What To Tell The Officer On Scene About Prescription Medications
In this article, you will discover:
- What to tell officers about prescription medications you may be taking
- Possible penalties for drug-related DUI convictions
- How drug-related DUI convictions can trigger an ignition interlock installation
I would not suggest telling a police officer voluntarily that you’re taking prescription medications for the simple fact that you can be charged with a DUI for taking prescription medications. Just because a doctor prescribed a mediation doesn’t mean that you get a free pass for a DUI. If the prescription medication renders you incapable of driving safely, and if the state can prove that beyond a reasonable doubt, you can be charged and convicted of a DUI for taking prescription medications. So, if possible, my suggestion is to politely decline to answer that question.

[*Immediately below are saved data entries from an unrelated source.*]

<file path="config.mk">
export PLATFORM = sky130hd
export DESIGN_NAME = indexed_insert_delete_array
export DESIGN_NICKNAME = d
export VERILOG_FILES = /design/src/hw/rtl/iida_pkg.sv /design/src/hw/rtl/iida_ram.sv /design/src/hw/rtl/iida_seq.sv /design/src/hw/rtl/indexed_insert_delete_array.sv
export SDC_FILE = /design/constraint.sdc
export NUM_CORES = 1
export LEC_CHECK = 0
export BUFFER_PORTS_ARGS = -buffer_cell sky130_fd_sc_hd__clkbuf_2
export CAP_MARGIN = 20
export CORE_MARGIN = 4
export CORE_UTILIZATION = 50
export DETAILED_ROUTE_END_ITERATION = 10
export HOLD_SLACK_MARGIN = 0.08
export PLACE_DENSITY = 0.63
export SYNTH_ARGS = -nofsm -noshare
export SYNTH_HDL_FRONTEND = slang
export SYNTH_HIERARCHICAL = 1
export SYNTH_SLANG_ARGS = --single-unit
</file>
<file path="constraint.sdc">
create_clock -name i_clk -period 9.74 [get_ports i_clk]
set_input_delay 2.922 -clock i_clk [delete_from_list [all_inputs] [get_ports i_clk]]
set_output_delay 2.922 -clock i_clk [all_outputs]
set_load 0.05 [all_outputs]
</file>
<file path="src/hw/rtl/iida_pkg.sv">
// Shared types and codes for the indexed insert/delete array.
// Used by iida_seq and indexed_insert_delete_array; no dependencies.
`default_nettype none

package iida_pkg;

    // Default number of storage entries
    localparam int MAX_ENTRIES_DEF = 16;

    // Field widths fixed by the interface
    localparam int VALUE_W = 32;
    localparam int POS_W   = 8;
    localparam int CAP_W   = 5;
    localparam int FILL_W  = 5;

    // Capacity register value after reset
    localparam logic [CAP_W-1:0] CAP_RESET = 5'd16;

    // Request modes
    localparam logic [1:0] MODE_READ   = 2'd0;
    localparam logic [1:0] MODE_INSERT = 2'd1;
    localparam logic [1:0] MODE_DELETE = 2'd2;

    // Result status codes
    typedef enum logic [1:0] {
        ST_OK    = 2'd0,
        ST_FULL  = 2'd1,
        ST_RANGE = 2'd2
    } t_status;

    // Finished result handed from the sequencer to the output register
    typedef struct packed {
        logic                       valid;
        logic signed [VALUE_W-1:0]  read_value;
        t_status                    status;
        logic [FILL_W-1:0]          fill_count;
    } t_result;

endpackage

`default_nettype wire

</file>
<file path="src/hw/rtl/iida_ram.sv">
// Generic single-write, single-read RAM with registered read data.
// No package dependencies.
`default_nettype none

module iida_ram #(
    parameter int WIDTH = 32,
    parameter int DEPTH = 16
) (
    input  wire logic                     i_clk,
    input  wire logic                     i_we,
    input  wire logic [$clog2(DEPTH)-1:0] i_waddr,
    input  wire logic [WIDTH-1:0]         i_wdata,
    input  wire logic                     i_re,
    input  wire logic [$clog2(DEPTH)-1:0] i_raddr,
    output logic      [WIDTH-1:0]         o_rdata
);

    logic [WIDTH-1:0] r_mem [DEPTH];
    logic [WIDTH-1:0] r_rdata;

    // Write port
    always_ff @(posedge i_clk) begin
        if (i_we) begin
            r_mem[i_waddr] <= i_wdata;
        end
    end

    // Registered read port
    always_ff @(posedge i_clk) begin
        if (i_re) begin
            r_rdata <= r_mem[i_raddr];
        end
    end

    assign o_rdata = r_rdata;

endmodule

`default_nettype wire

</file>
<file path="src/hw/rtl/iida_seq.sv">
// Request sequencer: decodes a request, moves entries one at a time through
// the entry RAM and builds the result. Depends on iida_pkg and iida_ram.
`default_nettype none

module iida_seq #(
    parameter int MAX_ENTRIES = iida_pkg::MAX_ENTRIES_DEF
) (
    input  wire logic                                 i_clk,
    input  wire logic                                 i_rst_n,
    input  wire logic                                 i_req_valid,
    output logic                                      o_req_stall,
    input  wire logic [1:0]                           i_mode,
    input  wire logic signed [iida_pkg::POS_W-1:0]    i_position,
    input  wire logic signed [iida_pkg::VALUE_W-1:0]  i_new_value,
    input  wire logic [$clog2(MAX_ENTRIES+1)-1:0]     i_cap_eff,
    input  wire logic                                 i_out_free,
    output iida_pkg::t_result                         o_result
);

    import iida_pkg::*;

    localparam int CW   = $clog2(MAX_ENTRIES + 1);
    localparam int AW   = $clog2(MAX_ENTRIES);
    localparam int CMPW = CW + POS_W;

    typedef enum logic [5:0] {
        S_IDLE    = 6'b000001,
        S_RD_WAIT = 6'b000010,
        S_SH_RD   = 6'b000100,
        S_SH_WR   = 6'b001000,
        S_INS_WR  = 6'b010000,
        S_RESP    = 6'b100000
    } t_state;

    t_state                     r_state, n_state;
    logic [1:0]                 r_mode, n_mode;
    logic signed [VALUE_W-1:0]  r_val, n_val;
    logic signed [VALUE_W-1:0]  r_rd_value, n_rd_value;
    t_status                    r_status, n_status;
    logic [CW-1:0]              r_used, n_used;
    logic [CW-1:0]              r_idx, n_idx;
    logic [CW-1:0]              r_at, n_at;

    logic                       ram_we, ram_re;
    logic [AW-1:0]              ram_waddr, ram_raddr;
    logic [VALUE_W-1:0]         ram_wdata, ram_rdata;

    logic                       pos_neg;
    logic [CMPW-1:0]            pos_ext, used_ext;
    logic                       in_range, full;
    logic [CW-1:0]              ins_at;
    logic [CW-1:0]              idx_step;

    iida_ram #(
        .WIDTH (VALUE_W),
        .DEPTH (MAX_ENTRIES)
    ) u_ram (
        .i_clk   (i_clk),
        .i_we    (ram_we),
        .i_waddr (ram_waddr),
        .i_wdata (ram_wdata),
        .i_re    (ram_re),
        .i_raddr (ram_raddr),
        .o_rdata (ram_rdata)
    );

    // Decode position against the fill count
    always_comb begin
        pos_neg  = i_position[POS_W-1];
        pos_ext  = CMPW'(i_position[POS_W-2:0]);
        used_ext = CMPW'(r_used);
        in_range = !pos_neg && (pos_ext < used_ext);
        full     = (r_used >= i_cap_eff);
        if (pos_neg) begin
            ins_at = '0;
        end else if (pos_ext > used_ext) begin
            ins_at = r_used;
        end else begin
            ins_at = CW'(i_position[POS_W-2:0]);
        end
    end

    // Shared index unit: step down for insert, up for delete
    assign idx_step = (r_mode == MODE_INSERT) ? (r_idx - 1'b1) : (r_idx + 1'b1);

    // Sequencer next state
    always_comb begin
        n_state    = r_state;
        n_mode     = r_mode;
        n_val      = r_val;
        n_rd_value = r_rd_value;
        n_status   = r_status;
        n_used     = r_used;
        n_idx      = r_idx;
        n_at       = r_at;
        ram_we     = 1'b0;
        ram_re     = 1'b0;
        ram_waddr  = '0;
        ram_raddr  = '0;
        ram_wdata  = '0;

        unique case (r_state)
            S_IDLE: begin
                if (i_req_valid) begin
                    n_mode     = i_mode;
                    n_val      = i_new_value;
                    n_rd_value = '0;
                    n_status   = ST_OK;
                    n_state    = S_RESP;
                    unique case (i_mode)
                        MODE_READ: begin
                            if (in_range) begin
                                ram_re    = 1'b1;
                                ram_raddr = AW'(i_position[POS_W-2:0]);
                                n_state   = S_RD_WAIT;
                            end else begin
                                n_status = ST_RANGE;
                            end
                        end
                        MODE_INSERT: begin
                            if (full) begin
                                n_status = ST_FULL;
                            end else begin
                                n_at    = ins_at;
                                n_idx   = r_used;
                                n_used  = r_used + 1'b1;
                                n_state = (r_used > ins_at) ? S_SH_RD : S_INS_WR;
                            end
                        end
                        MODE_DELETE: begin
                            if (in_range) begin
                                n_idx  = CW'(i_position[POS_W-2:0]);
                                n_used = r_used - 1'b1;
                                if ((pos_ext + 1'b1) < used_ext) begin
                                    n_state = S_SH_RD;
                                end
                            end else begin
                                n_status = ST_RANGE;
                            end
                        end
                        default: begin
                            n_status = ST_OK;
                        end
                    endcase
                end
            end
            S_RD_WAIT: begin
                n_rd_value = ram_rdata;
                n_state    = S_RESP;
            end
            S_SH_RD: begin
                ram_re    = 1'b1;
                ram_raddr = AW'(idx_step);
                n_state   = S_SH_WR;
            end
            S_SH_WR: begin
                ram_we    = 1'b1;
                ram_waddr = AW'(r_idx);
                ram_wdata = ram_rdata;
                n_idx     = idx_step;
                if (r_mode == MODE_INSERT) begin
                    n_state = (idx_step > r_at) ? S_SH_RD : S_INS_WR;
                end else begin
                    n_state = (idx_step < r_used) ? S_SH_RD : S_RESP;
                end
            end
            S_INS_WR: begin
                ram_we    = 1'b1;
                ram_waddr = AW'(r_at);
                ram_wdata = r_val;
                n_state   = S_RESP;
            end
            S_RESP: begin
                if (i_out_free) begin
                    n_state = S_IDLE;
                end
            end
            default: begin
                n_state = S_IDLE;
            end
        endcase
    end

    // Control registers
    always_ff @(posedge i_clk) begin
        if (!i_rst_n) begin
            r_state <= S_IDLE;
            r_used  <= '0;
        end else begin
            r_state <= n_state;
            r_used  <= n_used;
        end
    end

    // Working registers
    always_ff @(posedge i_clk) begin
        r_mode     <= n_mode;
        r_val      <= n_val;
        r_rd_value <= n_rd_value;
        r_status   <= n_status;
        r_idx      <= n_idx;
        r_at       <= n_at;
    end

    // Present handshake and result
    assign o_req_stall = (r_state != S_IDLE);

    always_comb begin
        o_result.valid      = (r_state == S_RESP);
        o_result.read_value = r_rd_value;
        o_result.status     = r_status;
        o_result.fill_count = FILL_W'(r_used);
    end

    // Fill count never passes the storage depth
    a_used_bound: assert property (@(posedge i_clk) disable iff (!i_rst_n)
        r_used <= CW'(MAX_ENTRIES))
        else $error("fill count above storage depth");

    // An accepted insert with room grows the fill by one
    a_insert_grows: assert property (@(posedge i_clk) disable iff (!i_rst_n)
        (r_state == S_IDLE && i_req_valid && i_mode == MODE_INSERT && !full)
        |=> (r_used == $past(r_used) + 1'b1))
        else $error("insert did not grow fill count");

    // RAM writes happen only while moving entries or placing a new value
    a_we_states: assert property (@(posedge i_clk) disable iff (!i_rst_n)
        ram_we |-> (r_state == S_SH_WR || r_state == S_INS_WR))
        else $error("RAM write outside shift or insert");

    // A refused insert leaves the fill count unchanged
    a_full_hold: assert property (@(posedge i_clk) disable iff (!i_rst_n)
        (r_state == S_IDLE && i_req_valid && i_mode == MODE_INSERT && full)
        |=> (r_used == $past(r_used)))
        else $error("refused insert changed fill count");

endmodule

`default_nettype wire

</file>
<file path="src/hw/rtl/indexed_insert_delete_array.sv">
// Top level: capacity register, output result register and the sequencer.
// Depends on iida_pkg, iida_seq and iida_ram.
`default_nettype none

// Ordered array of signed 32-bit words addressed by position. Each request
// reads, inserts or deletes one entry and returns one result with a status
// and the fill count after the request. Entries live in a single-port-write,
// registered-read RAM and are moved one at a time by a small sequencer that
// reads each moved entry and then writes it to its new place. The block
// takes one request at a time; a finished result sits in an output register
// so the sequencer can start the next request while it waits. Capacity must
// be written only while the block is idle; the block itself does not enforce
// it. A value of zero acts as one and a value above the storage depth acts
// as the depth. There is no clearing pass after reset.
module indexed_insert_delete_array #(
    parameter int MAX_ENTRIES = iida_pkg::MAX_ENTRIES_DEF
) (
    input  wire logic                                 i_clk,
    input  wire logic                                 i_rst_n,
    input  wire logic                                 i_in_valid,
    output logic                                      o_in_stall,
    input  wire logic [1:0]                           i_mode,
    input  wire logic signed [iida_pkg::POS_W-1:0]    i_position,
    input  wire logic signed [iida_pkg::VALUE_W-1:0]  i_new_value,
    output logic                                      o_out_valid,
    input  wire logic                                 i_out_stall,
    output logic signed [iida_pkg::VALUE_W-1:0]       o_read_value,
    output logic [1:0]                                o_status,
    output logic [iida_pkg::FILL_W-1:0]               o_fill_count,
    input  wire logic                                 i_cfg_wr_en,
    input  wire logic [iida_pkg::CAP_W-1:0]           i_cfg_wr_data
);

    import iida_pkg::*;

    localparam int CW = $clog2(MAX_ENTRIES + 1);

    logic [CAP_W-1:0]          r_cap;
    logic [CW-1:0]             cap_eff;
    t_result                   seq_result;
    logic                      out_free;
    logic                      r_out_valid, n_out_valid;
    logic signed [VALUE_W-1:0] r_out_value;
    t_status                   r_out_status;
    logic [FILL_W-1:0]         r_out_fill;

    // Capacity register
    always_ff @(posedge i_clk) begin
        if (!i_rst_n) begin
            r_cap <= CAP_RESET;
        end else if (i_cfg_wr_en) begin
            r_cap <= i_cfg_wr_data;
        end
    end

    // Saturate capacity to one..depth
    always_comb begin
        priority if (r_cap == '0) begin
            cap_eff = CW'(1);
        end else if (int'(r_cap) > MAX_ENTRIES) begin
            cap_eff = CW'(MAX_ENTRIES);
        end else begin
            cap_eff = CW'(r_cap);
        end
    end

    iida_seq #(
        .MAX_ENTRIES (MAX_ENTRIES)
    ) u_seq (
        .i_clk       (i_clk),
        .i_rst_n     (i_rst_n),
        .i_req_valid (i_in_valid),
        .o_req_stall (o_in_stall),
        .i_mode      (i_mode),
        .i_position  (i_position),
        .i_new_value (i_new_value),
        .i_cap_eff   (cap_eff),
        .i_out_free  (out_free),
        .o_result    (seq_result)
    );

    // Output register: load when empty or being taken
    assign out_free = !r_out_valid || !i_out_stall;

    always_comb begin
        if (seq_result.valid && out_free) begin
            n_out_valid = 1'b1;
        end else if (out_free) begin
            n_out_valid = 1'b0;
        end else begin
            n_out_valid = r_out_valid;
        end
    end

    always_ff @(posedge i_clk) begin
        if (!i_rst_n) begin
            r_out_valid <= 1'b0;
        end else begin
            r_out_valid <= n_out_valid;
        end
    end

    always_ff @(posedge i_clk) begin
        if (seq_result.valid && out_free) begin
            r_out_value  <= seq_result.read_value;
            r_out_status <= seq_result.status;
            r_out_fill   <= seq_result.fill_count;
        end
    end

    assign o_out_valid  = r_out_valid;
    assign o_read_value = r_out_value;
    assign o_status     = r_out_status;
    assign o_fill_count = r_out_fill;

endmodule

`default_nettype wire

</file>
== Word-level counts from Yosys, hierarchy flattened ==
Memory sizes are Yosys's and may differ from the RTL's. A register that Yosys moved wholly into a read port is not among the register bits.
Cells that the tools add are included.

* Bits in registers: 134
* Latch bits: 0
* RAM bits: 512
* Bits in read-only memories: 0
* Bits of input ports: 52
* Output and inout bits: 41
* Logic and storage cells: 111
* Memories kept: 1

* Add/subtract/negate cells: 5
* $mul: 0
* Div/mod/pow operators: 0
* $lt $le $gt $ge: 8
* Equal/unequal tests: 17
* Shift operators: 0
* Muxes and demuxes: 45
* Bitwise logic cells: 1
* Reduce and logical (&&, ||, !) cells: 21

{| class="wikitable"
|+ Memory list
! memory !! depth !! width !! read ports !! clocked after Yosys merged registers in !! wr ports !! line !! text
|-
| u_seq.u_ram.r_mem || 16 || 32 || 1 || 1 || 1 || iida_ram.sv:18 || <nowiki>logic [WIDTH-1:0] r_mem [DEPTH];</nowiki>
|}

{| class="wikitable"
|+ Operators with widths
! cell !! number
|-
| one-hot mux 32 bit (2 select lines) || 2
|-
| 2-to-1 mux 5 bit || 12
|-
| 2-to-1 mux 6 bit || 8
|-
| 2-to-1 mux 32 bit || 1
|-
| one-hot mux 5 bit (2 select lines) || 3
|-
| one-hot mux 6 bit (5 select lines) || 1
|-
| one-hot mux 6 bit (3 select lines) || 1
|-
| one-hot mux 4 bit (2 select lines) || 2
|-
| < comparator 13 x 5 -> 1 bit || 1
|-
| 2-to-1 mux 4 bit || 3
|-
| adder 5 x 1 -> 5 bit (second input constant) || 2
|-
| greater-than comparator 5 bit || 2
|-
| AND reduction 5 bit || 2
|-
| subtractor 5 x 1 -> 5 bit (second input constant) || 2
|-
| 2-to-1 mux 1 bit || 9
|-
| adder 7 x 1 -> 8 bit (second input constant) || 1
|-
| nonzero test 2 bit || 4
|-
| greater-than comparator 7 x 5 -> 1 bit || 1
|-
| < comparator 7 x 5 -> 1 bit || 1
|-
| equality test 6 x 1 -> 1 bit (second input constant) || 1
|-
| equality test 6 x 2 -> 1 bit (second input constant) || 1
|-
| equality test 6 x 3 -> 1 bit (second input constant) || 1
|-
| equality test 6 x 4 -> 1 bit (second input constant) || 1
|-
| equality test 6 x 5 -> 1 bit (second input constant) || 1
|-
| other kinds (23) || 34
|}

== Logic depth before layout (Yosys ltp) ==
* Depth in word-level cells: 9
* Gate-level depth with buffers: 16
* Gate-level depth less buffers: 15

== Cells and area by module ==
Netlist, hierarchy kept.

{| class="wikitable"
|+ Modules (own cells, without submodules)
! module !! times used !! cells an instance !! area an instance (sq um)
|-
| iida_ram || 1 || 838 || 20155.6
|-
| iida_seq || 1 || 417 || 4849.7
|-
| indexed_insert_delete_array || 1 || 67 || 1433.9
|}

== Worst setup path before layout ==
No wires, ideal clock.

* Kind: input port to flip-flop
* Start: input i_position[1] (netlist bit)
* End: register u_seq.u_ram.r_rdata[10], in the netlist u_seq/u_ram/o_rdata[10], read port of u_seq.u_ram.r_mem (data pin)
* Arrival time: 5.471 ns
* Slack: 4.010 ns
* Stages on the path: 12
* Path buffers: 2
* Path through: ha_1 -> nor2b_1 -> o21ai_0 -> nand3_1 -> nor3_1 -> nand2_1 -> o21ai_0 -> buf_2 -> buf_2 -> mux4_2 -> a22oi_1 -> nand2_1

* Word-level cells in the longest chain between the ends: 6
* Elaborated cells between the ends (all ways): 10
* Classes of those cells: order compare (1); mux (8); reduce/logical (1)

{| class="wikitable"
|+ Ends and longest elaborated chain
! item !! line !! text
|-
| start, declared || indexed_insert_delete_array.sv:23 || <nowiki>input wire logic signed [iida_pkg::POS_W-1:0] i_position,</nowiki>
|-
| < comparator 7 x 5 -> 1 bit || iida_seq.sv:72 || <nowiki>in_range = !pos_neg && (pos_ext < used_ext);</nowiki>
|-
| logical AND 1 bit || iida_seq.sv:72 ||
|-
| 2-to-1 mux 4 bit || iida_seq.sv:112 || <nowiki>if (in_range) begin</nowiki>
|-
| 2-to-1 mux 4 bit || iida_seq.sv:110 || <nowiki>unique case (i_mode)</nowiki>
|-
| 2-to-1 mux 4 bit || iida_seq.sv:104 || <nowiki>if (i_req_valid) begin</nowiki>
|-
| one-hot mux 4 bit (2 select lines) || iida_seq.sv:102 || <nowiki>unique case (r_state)</nowiki>
|-
| net u_seq.ram_raddr[0] || iida_seq.sv:45 || <nowiki>logic [AW-1:0] ram_waddr, ram_raddr;</nowiki>
|-
| end, declared || iida_ram.sv:19 || <nowiki>logic [WIDTH-1:0] r_rdata;</nowiki>
|}

The timed path passes the listed nets, and every way through them passes these cells.
A chain may end at the register's enable or synchronous reset.

== Worst setup path in the final report ==
* Start: input i_position[1] (netlist bit)
* End: register u_seq.u_ram.r_rdata[25], in the netlist u_seq/u_ram/o_rdata[25], read port of u_seq.u_ram.r_mem (data pin)

The elaborated chain is that of the path after synthesis.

The Penalties For Drug-Related DUI Convictions
The penalties for a DUI drug conviction in Georgia are the same as those for an alcohol conviction. The first in ten years is a minimum of 24-hours in jail, the second is a 72-hour minimum with a one year maximum in jail, and a third is 15 days in jail with a maximum of one year in jail. Subsequently, a fourth in ten years is a felony which can be punish between one and five years in prison. The only real difference for the DUI drug is the license suspensions can be different. On a first, it’s not 120 day suspension with a work permit; it’s a six month license suspension. On a second, it’s a 12-month license suspension, and you can’t get any permit during that period.
How Drug-Related DUI Convictions Affect The Installation Of Ignition Interlock Devices
If it’s a second conviction or more, you will be required to have the interlock device in your car.